Viewpoint: Cyber disclosure reset

Recently issued U.S. Securities and Exchange Commission cybersecurity rules requiring public companies to quickly disclose material cyber breaches will increase liability risks for directors and officers and could lead to narrower insurance coverage.

As we report here, under the new rules, companies must determine an incident’s materiality and file an Item 1.05 Form 8-K, generally within just four business days.

The information submitted must include the nature, scope and timing of the incident and its impact on an organization’s financial condition and operations. Companies must describe their processes for assessing, identifying and managing material risks from cybersecurity threats. They are also required to describe the board of directors’ oversight of risks from cybersecurity threats and management’s role and expertise in managing material risks from such threats. These disclosures must be included in annual reports starting Dec. 15.

These mandatory disclosure rules will have wide-ranging consequences. At the very least, compliance burdens will increase. Businesses will need to strengthen their cyber risk management plans and be prepared to assess whether their existing cybersecurity controls are adequate. They also need to review their internal processes around reporting cyber breaches and be ready to disclose material cybersecurity incidents in a very short time frame. Involving company boards and committees that are responsible for cybersecurity in these processes is critical.

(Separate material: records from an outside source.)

## src/hw/rtl/tdp_pkg.sv

```systemverilog
package tdp_pkg;

  localparam int CANDIDATE_WIDTH     = 32;
  localparam int VALUE_WIDTH_DEFAULT = 32;
  localparam int OUT_DATA_WIDTH      = 8;

endpackage

```

## src/hw/rtl/trial_division_primality.sv

```systemverilog
// Channel   Direction  Word                               Notes
// s_axis    in         tdata[31:0] = candidate            taken only while no test is running
// m_axis    out        tdata[0] = is_prime, [7:1] zero    held in a register until taken
//
// Zero, one, two and even values are settled in the classify state, without any division.
// Each odd divisor goes one bit a cycle through the restoring divider; a check state then
// compares the quotient with the divisor and tests the remainder for zero.
// The reset rst is synchronous and clears the state and the output valid.
// A stalled output holds its word; the next word may be taken and tested meanwhile,
// and its finished test waits until the held word moves on.
module trial_division_primality #(
  parameter int VALUE_WIDTH = tdp_pkg::VALUE_WIDTH_DEFAULT
) (
  input  logic                                 clk,
  input  logic                                 rst,
  input  logic                                 s_axis_tvalid,
  output logic                                 s_axis_tready,
  input  logic [tdp_pkg::CANDIDATE_WIDTH-1:0]  s_axis_tdata,   // [31:0] candidate
  output logic                                 m_axis_tvalid,
  input  logic                                 m_axis_tready,
  output logic [tdp_pkg::OUT_DATA_WIDTH-1:0]   m_axis_tdata    // [0] is_prime, [7:1] zero
);
  import tdp_pkg::*;

  localparam int W     = VALUE_WIDTH;
  localparam int CNT_W = $clog2(VALUE_WIDTH);

  localparam logic [2:0] ST_IDLE     = 3'd0;
  localparam logic [2:0] ST_CLASSIFY = 3'd1;
  localparam logic [2:0] ST_DIV      = 3'd2;
  localparam logic [2:0] ST_CHECK    = 3'd3;
  localparam logic [2:0] ST_FIN      = 3'd4;

  localparam logic [W-1:0] VAL_TWO   = W'(2);
  localparam logic [W-1:0] VAL_THREE = W'(3);

  logic [2:0]       state;
  logic [W-1:0]     value;
  logic [W-1:0]     divisor;
  logic [W-1:0]     rem;
  logic [W-1:0]     quot;
  logic [CNT_W-1:0] cnt;
  logic             result;
  logic             out_valid;
  logic             out_result;

  logic [W-1:0]     cand_value;
  logic [W:0]       rem_shift;
  logic [W:0]       diff;
  logic             take;
  logic             out_free;
  logic             in_accept;

  generate
    if (W > CANDIDATE_WIDTH) begin : g_wide
      assign cand_value = {{(W - CANDIDATE_WIDTH){1'b0}}, s_axis_tdata};
    end else if (W == CANDIDATE_WIDTH) begin : g_equal
      assign cand_value = s_axis_tdata;
    end else begin : g_narrow
      assign cand_value = s_axis_tdata[W-1:0];
    end
  endgenerate

  assign rem_shift = {rem, quot[W-1]};
  assign diff      = rem_shift - {1'b0, divisor};
  assign take      = !diff[W];
  assign out_free  = !out_valid || m_axis_tready;
  assign in_accept = s_axis_tvalid && s_axis_tready;

  assign s_axis_tready = (state == ST_IDLE);
  assign m_axis_tvalid = out_valid;
  assign m_axis_tdata  = {{(OUT_DATA_WIDTH - 1){1'b0}}, out_result};

  always_ff @(posedge clk) begin
    if (rst) begin
      state     <= ST_IDLE;
      out_valid <= 1'b0;
    end else begin
      if (state == ST_FIN && out_free) begin
        out_valid <= 1'b1;
      end else if (out_valid && m_axis_tready) begin
        out_valid <= 1'b0;
      end
      case (state)
        ST_IDLE: begin
          if (in_accept) begin
            state <= ST_CLASSIFY;
          end
        end
        ST_CLASSIFY: begin
          if (value < VAL_TWO || value == VAL_TWO || !value[0]) begin
            state <= ST_FIN;
          end else begin
            state <= ST_DIV;
          end
        end
        ST_DIV: begin
          if (cnt == CNT_W'(W - 1)) begin
            state <= ST_CHECK;
          end
        end
        ST_CHECK: begin
          if (quot < divisor || rem == '0) begin
            state <= ST_FIN;
          end else begin
            state <= ST_DIV;
          end
        end
        ST_FIN: begin
          if (out_free) begin
            state <= ST_IDLE;
          end
        end
        default: begin
          state <= ST_IDLE;
        end
      endcase
    end
  end

  always_ff @(posedge clk) begin
    case (state)
      ST_IDLE: begin
        if (in_accept) begin
          value   <= cand_value;
          divisor <= VAL_THREE;
        end
      end
      ST_CLASSIFY: begin
        result <= (value == VAL_TWO);
        rem    <= '0;
        quot   <= value;
        cnt    <= '0;
      end
      ST_DIV: begin
        rem  <= take ? diff[W-1:0] : rem_shift[W-1:0];
        quot <= {quot[W-2:0], take};
        cnt  <= cnt + 1'b1;
      end
      ST_CHECK: begin
        result  <= (quot < divisor);
        divisor <= divisor + VAL_TWO;
        rem     <= '0;
        quot    <= value;
        cnt     <= '0;
      end
      ST_FIN: begin
        if (out_free) begin
          out_result <= result;
        end
      end
      default: begin
      end
    endcase
  end

endmodule

```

Just how the changes will play out in insurance markets remains to be seen. Cyber liability accounts, which saw rates skyrocket following a rising number of ransomware attacks during the pandemic, have since seen rates stabilize. The average rate increase for cyber liability was 3.6% in the second quarter, according to a Council of Insurance Agents & Brokers survey. That was down from 8.4% in the first quarter and 26.8% in the prior year’s second quarter. Insurers also added capacity, as noted by 40% of respondents to the CIAB survey. Cyber controls have drawn greater scrutiny by insurers, and businesses have been more focused on mitigating losses, which may have contributed to the renewed interest in writing cyber liability coverage and less severe premium increases. 

Greater transparency around material cyberattacks and the risk controls deployed by companies overall could be beneficial as it will increase the amount of data available to insurers, helping them to assess and more accurately underwrite cyber risks. However, businesses will need to ensure the information they provide in their insurance applications matches the information they disclose in their SEC filings.

Meanwhile, public company directors and officers, many of whom have come under increased scrutiny for their handling of cybersecurity incidents in recent years, are more likely to be targeted by investor lawsuits. D&O liability rates continue to decrease, albeit at a more moderate pace, but this could change in response to a perceived increase in board-level risks. More coverage gaps could follow if insurers introduce additional cyber-related exclusions in D&O policies or D&O exclusions in cyber policies.

Risk managers tackling their next insurance renewals will need to ensure their organizations are prepared for the new regime and adequately protected when the next breach happens.